### What is expected
Below are some records. Return exactly the lines from the one containing "sky130_fd_sc_hd__nor2_1 | 35 | 4 |" through the one containing "li1: 14100 /", both included, and only those.

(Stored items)
= Beginning of Section =

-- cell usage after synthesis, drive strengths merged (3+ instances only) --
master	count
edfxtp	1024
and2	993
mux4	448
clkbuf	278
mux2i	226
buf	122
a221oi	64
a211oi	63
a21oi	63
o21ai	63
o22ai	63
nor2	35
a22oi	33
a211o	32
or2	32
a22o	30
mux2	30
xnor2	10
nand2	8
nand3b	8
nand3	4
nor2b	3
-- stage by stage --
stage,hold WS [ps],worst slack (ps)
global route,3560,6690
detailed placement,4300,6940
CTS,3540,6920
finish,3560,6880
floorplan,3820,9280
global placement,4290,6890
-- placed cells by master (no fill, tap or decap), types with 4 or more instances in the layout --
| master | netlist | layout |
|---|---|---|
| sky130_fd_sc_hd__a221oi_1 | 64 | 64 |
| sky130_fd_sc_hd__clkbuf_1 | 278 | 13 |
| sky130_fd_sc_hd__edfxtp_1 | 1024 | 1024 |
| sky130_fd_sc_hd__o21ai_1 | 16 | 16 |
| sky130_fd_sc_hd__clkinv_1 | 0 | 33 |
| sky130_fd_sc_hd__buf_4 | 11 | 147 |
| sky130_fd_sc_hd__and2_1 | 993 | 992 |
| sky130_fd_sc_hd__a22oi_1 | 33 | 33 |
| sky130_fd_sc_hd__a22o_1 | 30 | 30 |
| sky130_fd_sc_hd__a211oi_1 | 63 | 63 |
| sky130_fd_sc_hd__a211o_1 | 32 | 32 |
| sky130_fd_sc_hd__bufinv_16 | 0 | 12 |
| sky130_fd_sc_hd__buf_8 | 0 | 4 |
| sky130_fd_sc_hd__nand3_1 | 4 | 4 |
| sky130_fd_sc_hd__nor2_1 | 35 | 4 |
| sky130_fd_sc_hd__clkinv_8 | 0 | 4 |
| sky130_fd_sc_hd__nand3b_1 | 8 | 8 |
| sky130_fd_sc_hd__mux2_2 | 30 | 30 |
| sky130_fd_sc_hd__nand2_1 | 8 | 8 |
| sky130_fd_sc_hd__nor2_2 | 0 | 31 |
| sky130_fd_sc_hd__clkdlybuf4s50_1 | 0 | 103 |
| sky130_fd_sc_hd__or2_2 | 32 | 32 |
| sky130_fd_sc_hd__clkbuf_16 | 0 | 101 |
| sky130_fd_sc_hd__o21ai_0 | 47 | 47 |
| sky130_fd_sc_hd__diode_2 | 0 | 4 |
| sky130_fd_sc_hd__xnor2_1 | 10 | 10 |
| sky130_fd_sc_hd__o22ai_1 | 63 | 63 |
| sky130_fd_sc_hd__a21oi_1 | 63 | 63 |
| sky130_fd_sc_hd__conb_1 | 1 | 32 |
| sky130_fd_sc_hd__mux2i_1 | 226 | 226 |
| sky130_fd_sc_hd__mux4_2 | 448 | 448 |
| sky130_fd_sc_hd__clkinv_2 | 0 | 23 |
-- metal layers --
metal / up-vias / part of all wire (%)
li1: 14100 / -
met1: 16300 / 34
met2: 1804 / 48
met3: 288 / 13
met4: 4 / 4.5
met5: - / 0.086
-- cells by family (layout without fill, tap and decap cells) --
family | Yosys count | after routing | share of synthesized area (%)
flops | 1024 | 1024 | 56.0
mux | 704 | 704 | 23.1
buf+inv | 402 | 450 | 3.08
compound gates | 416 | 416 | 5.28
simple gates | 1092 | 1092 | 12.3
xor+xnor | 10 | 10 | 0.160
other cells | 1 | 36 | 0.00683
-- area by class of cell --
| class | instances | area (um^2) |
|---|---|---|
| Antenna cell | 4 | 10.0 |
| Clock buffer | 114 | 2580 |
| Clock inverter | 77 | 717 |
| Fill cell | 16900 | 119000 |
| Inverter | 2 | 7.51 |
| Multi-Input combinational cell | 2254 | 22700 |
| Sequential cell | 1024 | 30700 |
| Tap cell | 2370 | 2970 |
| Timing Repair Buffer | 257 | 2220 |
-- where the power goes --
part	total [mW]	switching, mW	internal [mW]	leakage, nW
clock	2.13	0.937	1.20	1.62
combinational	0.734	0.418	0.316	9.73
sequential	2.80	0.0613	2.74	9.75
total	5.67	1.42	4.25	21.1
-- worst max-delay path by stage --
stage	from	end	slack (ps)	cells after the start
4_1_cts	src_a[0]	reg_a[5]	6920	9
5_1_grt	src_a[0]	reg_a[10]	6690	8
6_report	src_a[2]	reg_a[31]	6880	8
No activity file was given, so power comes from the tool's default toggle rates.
**design/flow/config.mk**
```make
export PLATFORM = sky130hd
export DESIGN_NAME = cacheline_adaptor
export DESIGN_NICKNAME = cacheline_adaptor
export VERILOG_FILES = /design/flow/design.v
export SDC_FILE = /design/flow/constraint.sdc
export NUM_CORES = 4
export LEC_CHECK = 1
export CORE_AREA = 10 10 391 391
export DIE_AREA = 0 0 401 401
```
**design/flow/constraint.sdc**
```tcl
current_design cacheline_adaptor

set clk_period 19.3
set clk_io_pct 0.2

create_clock -name clk0 -period $clk_period [get_ports {clk}]

set non_clock_inputs [all_inputs -no_clocks]
set_input_delay [expr $clk_period * $clk_io_pct] -clock clk0 $non_clock_inputs
set_output_delay [expr $clk_period * $clk_io_pct] -clock clk0 [all_outputs]
```
**design/flow/design.v**
```verilog
package pcmux;
typedef enum bit {
     pc_plus4 = 1'b0
    ,alu_out  = 1'b1
} pcmux_sel_t;
endpackage
package cmpmux;
typedef enum bit {
     rs2_out = 1'b0
    ,i_imm   = 1'b1
} cmpmux_sel_t;
endpackage
package alumux;
typedef enum bit {
     rs1_out = 1'b0
    ,pc_out  = 1'b1
} alumux1_sel_t;
typedef enum bit [2:0] {
     i_imm   = 3'b000
    ,u_imm   = 3'b001
    ,b_imm   = 3'b010
    ,s_imm   = 3'b011
    ,j_imm   = 3'b100
    ,rs2_out = 3'b101
} alumux2_sel_t;
endpackage
package regfilemux;      
typedef enum bit [3:0] {
     alu_out  = 4'b0000
    ,br_en    = 4'b0001
    ,u_imm    = 4'b0010
    ,pc_plus4 = 4'b0011
    ,lw       = 4'b0100
    ,lb       = 4'b0101
    ,lbu      = 4'b0110   
    ,lh       = 4'b0111
    ,lhu      = 4'b1000   
} regfilemux_sel_t;
endpackage
package exmem_rd_mux;
typedef enum bit [1:0] {
     alu_out  = 2'b00
    ,br_en    = 2'b01
    ,u_imm    = 2'b10
    ,pc_plus4 = 2'b11
} exmem_rd_mux_sel_t;
endpackage
package ex_rsmux;
typedef enum bit [1:0] {
     id_ex  = 2'b00
    ,ex_mem = 2'b01
    ,mem_wb = 2'b10
} ex_rsmux_sel_t;
endpackage
package mem_rsmux;
typedef enum bit {
     ex_mem = 1'b0
    ,mem_wb = 1'b1
} mem_rsmux_sel_t;
endpackage
interface rvfi_itf(input clk, input rst);
    logic halt;
    logic commit;
    logic [63:0] order;
    logic [31:0] inst;
    logic trap;
    logic [4:0] rs1_addr;
    logic [4:0] rs2_addr;
    logic [31:0] rs1_rdata;
    logic [31:0] rs2_rdata;
    logic load_regfile;
    logic [4:0] rd_addr;
    logic [31:0] rd_wdata;
    logic [31:0] pc_rdata;
    logic [31:0] pc_wdata;
    logic [31:0] mem_addr;
    logic [3:0] mem_rmask;
    logic [3:0] mem_wmask;
    logic [31:0] mem_rdata;
    logic [31:0] mem_wdata;
    logic [15:0] errcode;
endinterface
module cacheline_adaptor
(
    input clk,
    input reset_n,
    input logic [255:0] line_i,
    output logic [255:0] line_o,
    input logic [31:0] address_i,
    input read_i,
    input write_i,
    output logic resp_o,
    input logic [63:0] burst_i,
    output logic [63:0] burst_o,
    output logic [31:0] address_o,
    output logic read_o,
    output logic write_o,
    input resp_i
);
    typedef enum bit [2:0] {IDLE, WAITR, WAITW, R, W, DONE} macro_t;
    struct packed {
        macro_t macro;
        logic [1:0] count;
    } state;
    localparam logic [1:0] maxcount = 2'b11;
    logic [255:0] linebuf;
    logic [31:0] addressbuf;
    assign line_o = linebuf;
    assign address_o = addressbuf;
    assign burst_o = linebuf[64 * state.count +: 64];
    assign read_o = ((state.macro == WAITR) || (state.macro == R));
    assign write_o = ((state.macro == WAITW) || (state.macro == W));
    assign resp_o = state.macro == DONE;
    enum bit [1:0] {READ_OP, WRITE_OP, NO_OP} op;
    assign op = read_i ? READ_OP : write_i ? WRITE_OP : NO_OP;
    always_ff @(posedge clk) begin
        if (~reset_n) begin
            state.macro <= IDLE;
        end
        else begin
            case (state.macro)
            IDLE: begin
                case (op)
                    NO_OP: ;
                    WRITE_OP: begin
                        state.macro <= WAITW;
                        linebuf <= line_i;
                        addressbuf <= address_i;
                        state.count <= 2'b00;
                    end
                    READ_OP: begin
                        state.macro <= WAITR;
                        addressbuf <= address_i;
                    end
                endcase
            end
            WAITR: begin
                if (resp_i) begin
                    state.macro <= R;
                    state.count <= 2'b01;
                    linebuf[63:0] <= burst_i;
                end
            end
            WAITW: begin
                if (resp_i) begin
                    state.macro <= W;
                    state.count <= 2'b01;
                end
            end
            R: begin
                if (state.count == maxcount) begin
                    state.macro <= DONE;
                end
                linebuf[64*state.count +: 64] <= burst_i;
                state.count <= state.count + 2'b01;
            end
            W: begin
                if (state.count == maxcount) begin
                    state.macro <= DONE;
                end
                state.count <= state.count + 2'b01;
            end
            DONE: begin
                state.macro <= IDLE;
            end
            endcase
        end
    end
endmodule : cacheline_adaptor
```
**design/flow/run.sh**
```bash
#!/bin/bash
# OpenROAD 26Q1-2900-gdf79404cd8, Yosys 0.63+post, stock flow scripts
make -C /OpenROAD-flow-scripts/flow DESIGN_CONFIG=/design/flow/config.mk WORK_HOME=/design/flow/orfs finish
```
==> results.toml <==
# flow metrics
[cts]
cts_buffers = 38
post_cts_resize_count = 0
ctsHoldBuffers = 0
cts_tree = "built"
cts_sinks = 293
clk_path_buf_depth = 3
h-tree-depth = 2
worstSkewPairLatency_ps = 590
cts-root-buf = "clkbuf_16"
cts.clk_slew.worst_paths_ps = 60
postCtsSetupRepairBufs = 0

[worst_setup_path]
crit_arrival_ps = 3020
startpoint = "state[0]$_DFFE_PP_"
crit_required_ps = 15440
cp-end-kind = "output port"
critical_path_class = "reg -> out"
start_kind = "flop"
cp_max_fo = 28
regToRegStartpoint = "state[4]$_SDFFE_PN0P_"

[grt]
antenna_found_initial = 23
grt_max_degree = 81
grt_first_pass_wirelength_um = 138000
grt-ovfl-total = 0
first_global_vias = 16100
grtUsageTotal_pct = 12.4

[sta]
fin_setup_tns_ps = 0
fin_crit_ps = 6880
worst_pin_slew_ps = 805
finalHoldViolations = 0
min_period_over_period_pct = 35.7
worst_slack_ps = 12420
maxSlewViolCount = 0
fin_worst_skew_ps = 26.7
setup_violations = 0
rsz0062_at_grt = "no"
clock.fmax_ghz = 0.145
max-slew-margin-rel_pct = 46.2

[worst_hold_path]
min_from = "linebuf[57]$_DFFE_PP_"
holdCritPathClass = "reg -> reg"

[yosys]
simple_gate_area_share_pct = 16.0
syn_avg_cell_area_um2 = 10.7
netlist_area_mm2 = 0.0161
ys_seq_share_pct = 54.6
yosysChipArea_mm2 = 0.0161
yosysUniqueCellTypes = 37
top_logic_kind = "AND-OR/OR-AND gates"
ys_cells = 1506
aoi_share_pct = 16.2
synthCells = 1506
yosys_warnings = 1
adder_share_pct = 0.390
ys_sh_xor_pct = 0.0546
mux_area_share_pct = 9.17
ys.flops = 293

[place]
dp_slack_ps = 12240
portBuffers = 711
gp_congestion = 0.966
hpwlAfterDp_um = 79900

[finish]
lay_top_cells = "711 x clkdlybuf4s50_1, 290 x edfxtp_1, 199 x nand2_1"
drive_gt1_share_pct = 7.50
area_growth_pct = 65.1
final_common_cell = "clkdlybuf4s50_1"
num-fill-cells = 15800

[drt]
avgRoutedWirePerCell_um = 24.8
first_pass_iters = 5
drcViolationCount = 0
antenna_left = 0
vias = 15600
wirelength_um = 102000
drt_iter0_markers = 943
avgViaCountPerCell = 3.80

[floorplanning]
initial_core_util_pct = 11.1
die_w_um = 401
core_area_mm2 = 0.144
dieHeight_um = 401
dieArea_mm2 = 0.161
rows = 139
io_pins = 712

[flow_run]
drv_cap = 0
openroad.warnings = 29

[power_and_ir_drop]
cellPowerDensity_mw_per_mm2 = 107
max-vdd-ir-drop_mv = 0.0897
power.leakage_nw = 8.84

[run_status]
status = "finished clean"
-- cell usage after synthesis, drive strengths merged --
master    n  share of area (%)
a22oi     1              0.047
a211o     1              0.055
o211a     1              0.062
mux4     64                9.0
ha        5               0.39
or2       1              0.039
nor4      1              0.039
a21oi   194                6.0
edfxtp  290                 54
nand3     1              0.031
nor2b   198                7.7
o21ai   194                6.0
inv       5               0.12
o21bai    1              0.047
a21boi    1              0.047
buf      53                1.7
nand2b    2              0.078
a221oi   64                3.5
nor2    134                3.1
and3      2              0.078
nor3      4               0.19
a222oi    1              0.062
dfxtp     3               0.37
mux2i     2               0.12
o31ai     3               0.17
mux2      1              0.070
o311ai    2               0.11
clkbuf   75                1.8
nand2   201                4.7
xnor2     1              0.055
-- per-layer routing --
metal | share of wire (%) | wire length [um] | global-route usage, % | up-vias
met3 | 14 | 13900 | 7.31 | 140
met1 | 38 | 38600 | 14.8 | 7631
met2 | 45 | 45400 | 18.6 | 909
met5 | 0.15 | 150 | 0 | -
met4 | 3.5 | 3590 | 3.86 | 24
li1 | - | - | - | 6870
-- registers in the layout, indices dropped and copies added, names as in the netlist --
| signal | cells |
|---|---|
| linebuf | 256 |
| addressbuf | 32 |
| state | 5 |
-- cell type report --
| type | instances | area, um2 | area share [%] |
|---|---|---|---|
| antenna | 9 | 22.5 | 0.0850 |
| clock buffer | 45 | 977 | 3.69 |
| clock inverter | 19 | 148 | 0.557 |
| inverter | 5 | 21.3 | 0.0803 |
| multi-input combinational | 1080 | 6820 | 25.7 |
| sequential | 293 | 8770 | 33.1 |
| tap | 1903 | 2380 | 8.98 |
| timing repair buffer | 744 | 7360 | 27.8 |
-- stage by stage --
step	instance area (um2)	power [mW]	std cells	hold WS (ps)	util, %
finish	26500	2.85	4098	655	18.4
detailed placement	25400	2.20	4025	637	17.6
global route	26500	3.02	4094	683	18.4
CTS	26500	2.91	4089	654	18.4
global placement	25400	2.19	4025	628	17.6
floorplan	16100	1.46	1506	570	-
-- path summary, 6_finish.rpt --
kind / end / slack (ps) / depth (start not counted)
min reg2reg: linebuf[57]$_DFFE_PP_ / 660 / 2
min: linebuf[57]$_DFFE_PP_ / 660 / 2
max: burst_o[28] / 12420 / 4
max reg2reg: linebuf[222]$_DFFE_PP_ / 14790 / 9
-- cells by family (layout without fill, tap and decap cells) --
group	Yosys count	count (layout)
adder cells (fa/ha/maj)	5	5
other	0	9
flip-flops	293	293
AND-OR/OR-AND	463	463
XOR/XNOR	1	1
AND/OR/NAND/NOR	544	544
multiplexers	67	67
buffers and inverters	133	813
-- power by group --
part           total, mW  internal, mW  switching (mW)
Combinational       1.21         0.548           0.661
Sequential         0.953         0.851           0.102
Clock              0.686         0.376           0.310
Total               2.85          1.78            1.07
-- critical path: stages, from the launching register on --
cell             delay [ps]
edfxtp_1                320
buf_4                   390
buf_4                   590
mux4_2                  600
clkdlybuf4s50_1         440
Power is estimated from default activity; no workload was simulated.
==> /design/flow/design.v <==
module FSM_TX (
input wire DATA_VALID_FSM,
input wire RST_FSM,
input wire CLK_FSM,
input wire SER_DONE_FSM,
input wire PAR_EN_FSM,
output reg SER_EN_FSM,
output reg BUSY_FSM,
output reg [1:0] MUX_SEL_FSM
);
reg BUSY_FSM_c;
localparam IDLE=3'b000;
localparam START_BIT=3'b001;
localparam TRANS=3'b011;
localparam PARIY_BIT=3'b010;
localparam STOP_BIT=3'b110;
reg [2:0] cs,ns;
always @(posedge CLK_FSM or negedge RST_FSM) begin
		if(!RST_FSM)  begin
                	cs <= IDLE;
            	end
		else
                    cs <= ns;
end 
always @(*) begin
	case (cs)
	IDLE: begin
		if (DATA_VALID_FSM) begin
			ns = START_BIT;
			BUSY_FSM_c = 1'b1;
			SER_EN_FSM = 1'b0;
			MUX_SEL_FSM = 2'b00;
		end 
		else begin
			ns = IDLE;
			BUSY_FSM_c = 1'b0;
			SER_EN_FSM = 1'b0;
			MUX_SEL_FSM = 2'b01;
		end 
		end
	START_BIT: begin
			ns = TRANS;
			BUSY_FSM_c = 1'b1;
			SER_EN_FSM = 1'b1;
			MUX_SEL_FSM = 2'b10;
		end
	TRANS: begin
		if (SER_DONE_FSM) begin
			if (PAR_EN_FSM) begin
				ns = PARIY_BIT;
				BUSY_FSM_c = 1'b1;
				SER_EN_FSM = 1'b0;
				MUX_SEL_FSM = 2'b11;
			end
			else begin
				ns = STOP_BIT;
				BUSY_FSM_c = 1'b1;
				SER_EN_FSM = 1'b0;
				MUX_SEL_FSM = 2'b01;
			end
		end 
		else begin
			ns = TRANS;
			BUSY_FSM_c = 1'b1;
			SER_EN_FSM = 1'b1;
			MUX_SEL_FSM = 2'b10;
		end 
		end
	PARIY_BIT: begin 
			ns = STOP_BIT; 
			BUSY_FSM_c = 1'b1;
			SER_EN_FSM = 1'b0;
			MUX_SEL_FSM = 2'b01;
	end
	STOP_BIT:begin
				if (DATA_VALID_FSM) begin
					ns=START_BIT;
					BUSY_FSM_c = 1'b1;
					SER_EN_FSM = 1'b0;
					MUX_SEL_FSM = 2'b00;
				end
				else begin
					ns=IDLE;
					BUSY_FSM_c = 1'b0;
					SER_EN_FSM = 1'b0;
					MUX_SEL_FSM = 2'b01;
				end
			 end
	default: begin 
			ns=IDLE; 
			BUSY_FSM_c = 1'b0;
			SER_EN_FSM = 1'b0;
			MUX_SEL_FSM = 2'b01;
	end
	endcase
end
always @(posedge CLK_FSM or negedge RST_FSM) begin
		if(!RST_FSM)  begin
                	BUSY_FSM <= 1'b0;
            	end
		else
                    BUSY_FSM <= BUSY_FSM_c;
end 
endmodule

= End of Section =

### Solution to this problem
| sky130_fd_sc_hd__nor2_1 | 35 | 4 |
| sky130_fd_sc_hd__clkinv_8 | 0 | 4 |
| sky130_fd_sc_hd__nand3b_1 | 8 | 8 |
| sky130_fd_sc_hd__mux2_2 | 30 | 30 |
| sky130_fd_sc_hd__nand2_1 | 8 | 8 |
| sky130_fd_sc_hd__nor2_2 | 0 | 31 |
| sky130_fd_sc_hd__clkdlybuf4s50_1 | 0 | 103 |
| sky130_fd_sc_hd__or2_2 | 32 | 32 |
| sky130_fd_sc_hd__clkbuf_16 | 0 | 101 |
| sky130_fd_sc_hd__o21ai_0 | 47 | 47 |
| sky130_fd_sc_hd__diode_2 | 0 | 4 |
| sky130_fd_sc_hd__xnor2_1 | 10 | 10 |
| sky130_fd_sc_hd__o22ai_1 | 63 | 63 |
| sky130_fd_sc_hd__a21oi_1 | 63 | 63 |
| sky130_fd_sc_hd__conb_1 | 1 | 32 |
| sky130_fd_sc_hd__mux2i_1 | 226 | 226 |
| sky130_fd_sc_hd__mux4_2 | 448 | 448 |
| sky130_fd_sc_hd__clkinv_2 | 0 | 23 |
-- metal layers --
metal / up-vias / part of all wire (%)
li1: 14100 / -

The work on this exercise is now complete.